The results of Peaslee’s analysis revealed that only the control sample, a piece of printer paper, had low levels of fluorine, at 33 parts per million (PPM). Each bowl contained high amounts of fluorine, with the bowls’ outsides reading at 1,740 ppm across the samples and the bottom half of the bowl (which contains the food) averaging 1,599 ppm. Combined, the samples averaged 1,670 ppm fluorine, which equated to approximately 50 times what Peaslee found on the control paper. These levels, according to Peaslee, can only be achieved through intentional PFAS treatment.

“The test Graham does is a great screening tool,” said oceanographer Rainer Lohmann, director of the University of Rhode Island’s Lohmann Lab, which studies the way that toxic, man-made chemicals move through waterways. “If a product is showing really high fluorine levels, companies really can’t claim they didn’t use PFAS.”

Unclear Public Health Implications

“The public health implications of this finding are not yet clear,” the author wrote. “The very worst PFAS chemicals are linked to a range of serious health outcomes, from colitis and thyroid disorders to kidney and testicular cancers, and have been mostly phased out of production in the U.S. These bowls are more likely to contain newer varieties that are just as persistent in the environment and are of grave concern to scientists but have not been studied as closely for potential health effects.”

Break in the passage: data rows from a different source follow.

<file path="src/rtl/hex_display_ctrl_if.sv">
// hex_display_ctrl_if: Avalon-MM register bus between a CPU master and the hex display slave.
interface hex_display_ctrl_if;
    logic [1:0]  address;
    logic        write;
    logic [31:0] writedata;
    logic        read;
    logic [31:0] readdata;
    modport master (output address, write, writedata, read, input readdata);
    modport slave  (input address, write, writedata, read, output readdata);
endinterface

</file>
<file path="src/rtl/hex_display_ctrl.sv">
// hex_display_ctrl: registered 7-segment controller with blank/blink, leading-zero suppression
// and a BCD seconds countdown that raises a sticky DONE interrupt at zero.
module hex_display_ctrl #(
    parameter int NUM_DIGITS = 8,
    parameter int CLK_HZ     = 50000000,
    parameter int BLINK_HZ   = 2
) (
    input  logic                    clk,
    input  logic                    reset_n,
    hex_display_ctrl_if.slave       bus,
    output logic                    irq,
    output logic [7*NUM_DIGITS-1:0] hex_n
);
    localparam int N    = NUM_DIGITS;
    localparam int W    = 4 * N;
    localparam int HALF = CLK_HZ / (2 * BLINK_HZ);
    localparam int SW   = $clog2(CLK_HZ + 1);
    localparam int BW   = $clog2(HALF + 1);
    localparam logic [SW-1:0] SEC_LAST = SW'(CLK_HZ - 1);
    localparam logic [BW-1:0] BLK_LAST = BW'(HALF - 1);

    function automatic logic [6:0] glyph(input logic [3:0] v);
        case (v)
            4'h0: glyph = 7'h40;  4'h1: glyph = 7'h79;  4'h2: glyph = 7'h24;  4'h3: glyph = 7'h30;
            4'h4: glyph = 7'h19;  4'h5: glyph = 7'h12;  4'h6: glyph = 7'h02;  4'h7: glyph = 7'h78;
            4'h8: glyph = 7'h00;  4'h9: glyph = 7'h10;  4'hA: glyph = 7'h08;  4'hB: glyph = 7'h03;
            4'hC: glyph = 7'h46;  4'hD: glyph = 7'h21;  4'hE: glyph = 7'h06;  default: glyph = 7'h0E;
        endcase
    endfunction

    logic [W-1:0]   value_q, value_d, dec;
    logic [N-1:0]   blank_q, blank_d, blink_q, blink_d;
    logic           en_q, en_d, lzs_q, lzs_d, cd_en_q, cd_en_d, done_q, done_d;
    logic [SW-1:0]  sec_cnt_q, sec_cnt_d;
    logic [BW-1:0]  blk_cnt_q, blk_cnt_d;
    logic           off_phase_q, off_phase_d;
    logic [31:0]    rdata_q, rdata_d;
    logic [7*N-1:0] hex_q, hex_d;
    logic           wr_value, wr_blank, wr_blink, wr_ctrl, sec_tick, tick_act, done_set;
    logic           borrow, zero_up, dark;
    logic [3:0]     nib;

    assign wr_value = bus.write && bus.address == 2'd0;
    assign wr_blank = bus.write && bus.address == 2'd1;
    assign wr_blink = bus.write && bus.address == 2'd2;
    assign wr_ctrl  = bus.write && bus.address == 2'd3;
    assign sec_tick = sec_cnt_q == SEC_LAST;
    // A VALUE write on a tick cycle swallows that tick entirely
    assign tick_act = sec_tick && cd_en_q && !wr_value;
    assign done_set = tick_act && (value_q == '0 || dec == '0);

    always_comb begin
        dec = value_q;
        borrow = 1'b1;
        nib = '0;
        for (int k = 0; k < N; k++) begin
            nib = value_q[4*k +: 4];
            dec[4*k +: 4] = !borrow ? nib : (nib == 4'd0) ? 4'd9 : nib - 4'd1;
            borrow = borrow && nib == 4'd0;
        end
    end

    always_comb begin
        value_d     = wr_value ? bus.writedata[W-1:0] : (tick_act && value_q != '0) ? dec : value_q;
        blank_d     = wr_blank ? bus.writedata[N-1:0] : blank_q;
        blink_d     = wr_blink ? bus.writedata[N-1:0] : blink_q;
        en_d        = wr_ctrl ? bus.writedata[0] : en_q;
        lzs_d       = wr_ctrl ? bus.writedata[1] : lzs_q;
        cd_en_d     = done_set ? 1'b0 : wr_ctrl ? bus.writedata[2] : cd_en_q;
        done_d      = done_set || (done_q && !(wr_value || (wr_ctrl && bus.writedata[3])));
        sec_cnt_d   = sec_tick ? '0 : sec_cnt_q + 1'b1;
        blk_cnt_d   = (blk_cnt_q == BLK_LAST) ? '0 : blk_cnt_q + 1'b1;
        off_phase_d = off_phase_q ^ (blk_cnt_q == BLK_LAST);
        rdata_d     = !bus.read ? rdata_q :
                      bus.address == 2'd0 ? 32'(value_q) :
                      bus.address == 2'd1 ? 32'(blank_q) :
                      bus.address == 2'd2 ? 32'(blink_q) :
                      {28'd0, done_q, cd_en_q, lzs_q, en_q};
    end

    // Walk from the top digit down so zero_up means "this and every higher nibble is 0"
    always_comb begin
        hex_d = '1;
        zero_up = 1'b1;
        dark = 1'b1;
        for (int k = N - 1; k >= 0; k--) begin
            zero_up = zero_up && value_q[4*k +: 4] == 4'd0;
            dark = !en_q || blank_q[k] || (blink_q[k] && off_phase_q) || (lzs_q && k > 0 && zero_up);
            hex_d[7*k +: 7] = dark ? 7'h7F : glyph(value_q[4*k +: 4]);
        end
    end

    always_ff @(posedge clk or negedge reset_n) begin
        if (!reset_n) begin
            value_q     <= '0;
            blank_q     <= '0;
            blink_q     <= '0;
            en_q        <= 1'b0;
            lzs_q       <= 1'b0;
            cd_en_q     <= 1'b0;
            done_q      <= 1'b0;
            sec_cnt_q   <= '0;
            blk_cnt_q   <= '0;
            off_phase_q <= 1'b0;
            rdata_q     <= '0;
            hex_q       <= '1;
        end else begin
            value_q     <= value_d;
            blank_q     <= blank_d;
            blink_q     <= blink_d;
            en_q        <= en_d;
            lzs_q       <= lzs_d;
            cd_en_q     <= cd_en_d;
            done_q      <= done_d;
            sec_cnt_q   <= sec_cnt_d;
            blk_cnt_q   <= blk_cnt_d;
            off_phase_q <= off_phase_d;
            rdata_q     <= rdata_d;
            hex_q       <= hex_d;
        end
    end

    assign bus.readdata = rdata_q;
    assign irq          = done_q;
    assign hex_n        = hex_q;
endmodule

</file>
<file path="src/flat_wrapper.sv">
// flat-port wrapper written by rule: the top's interface ports become plain ports
module hex_display_ctrl_flat 
#(
    parameter int NUM_DIGITS = 8,
    parameter int CLK_HZ     = 50000000,
    parameter int BLINK_HZ   = 2
)
  (clk, reset_n, irq, hex_n, bus_address, bus_write, bus_writedata, bus_read, bus_readdata);
  hex_display_ctrl_if bus_i ();
  input  logic clk;
  input  logic reset_n;
  output logic irq;
  output logic [7*NUM_DIGITS-1:0] hex_n;
  input wire logic [$bits(bus_i.address)-1:0] bus_address;
  input wire logic [$bits(bus_i.write)-1:0] bus_write;
  input wire logic [$bits(bus_i.writedata)-1:0] bus_writedata;
  input wire logic [$bits(bus_i.read)-1:0] bus_read;
  output wire logic [$bits(bus_i.readdata)-1:0] bus_readdata;
  assign bus_i.address = bus_address;
  assign bus_i.write = bus_write;
  assign bus_i.writedata = bus_writedata;
  assign bus_i.read = bus_read;
  assign bus_readdata = bus_i.readdata;
  hex_display_ctrl #(.NUM_DIGITS(NUM_DIGITS), .CLK_HZ(CLK_HZ), .BLINK_HZ(BLINK_HZ)) u_core (.clk(clk), .reset_n(reset_n), .bus(bus_i), .irq(irq), .hex_n(hex_n));
endmodule
</file>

Marty Mulvihill, co-founder of Safer Made, a venture fund that invests in eco-friendly businesses, had a more direct message for patrons consuming food off these bowls. “If it’s possible to avoid them, avoid them.” Mulvihill stated. However, he added that “if your option is eating a cheeseburger versus a salad in a bowl that might have some PFAS, you’re probably okay with that salad. You just don’t want to be eating it all the time, or taking them and microwaving things in it, or eating off them on a daily basis.”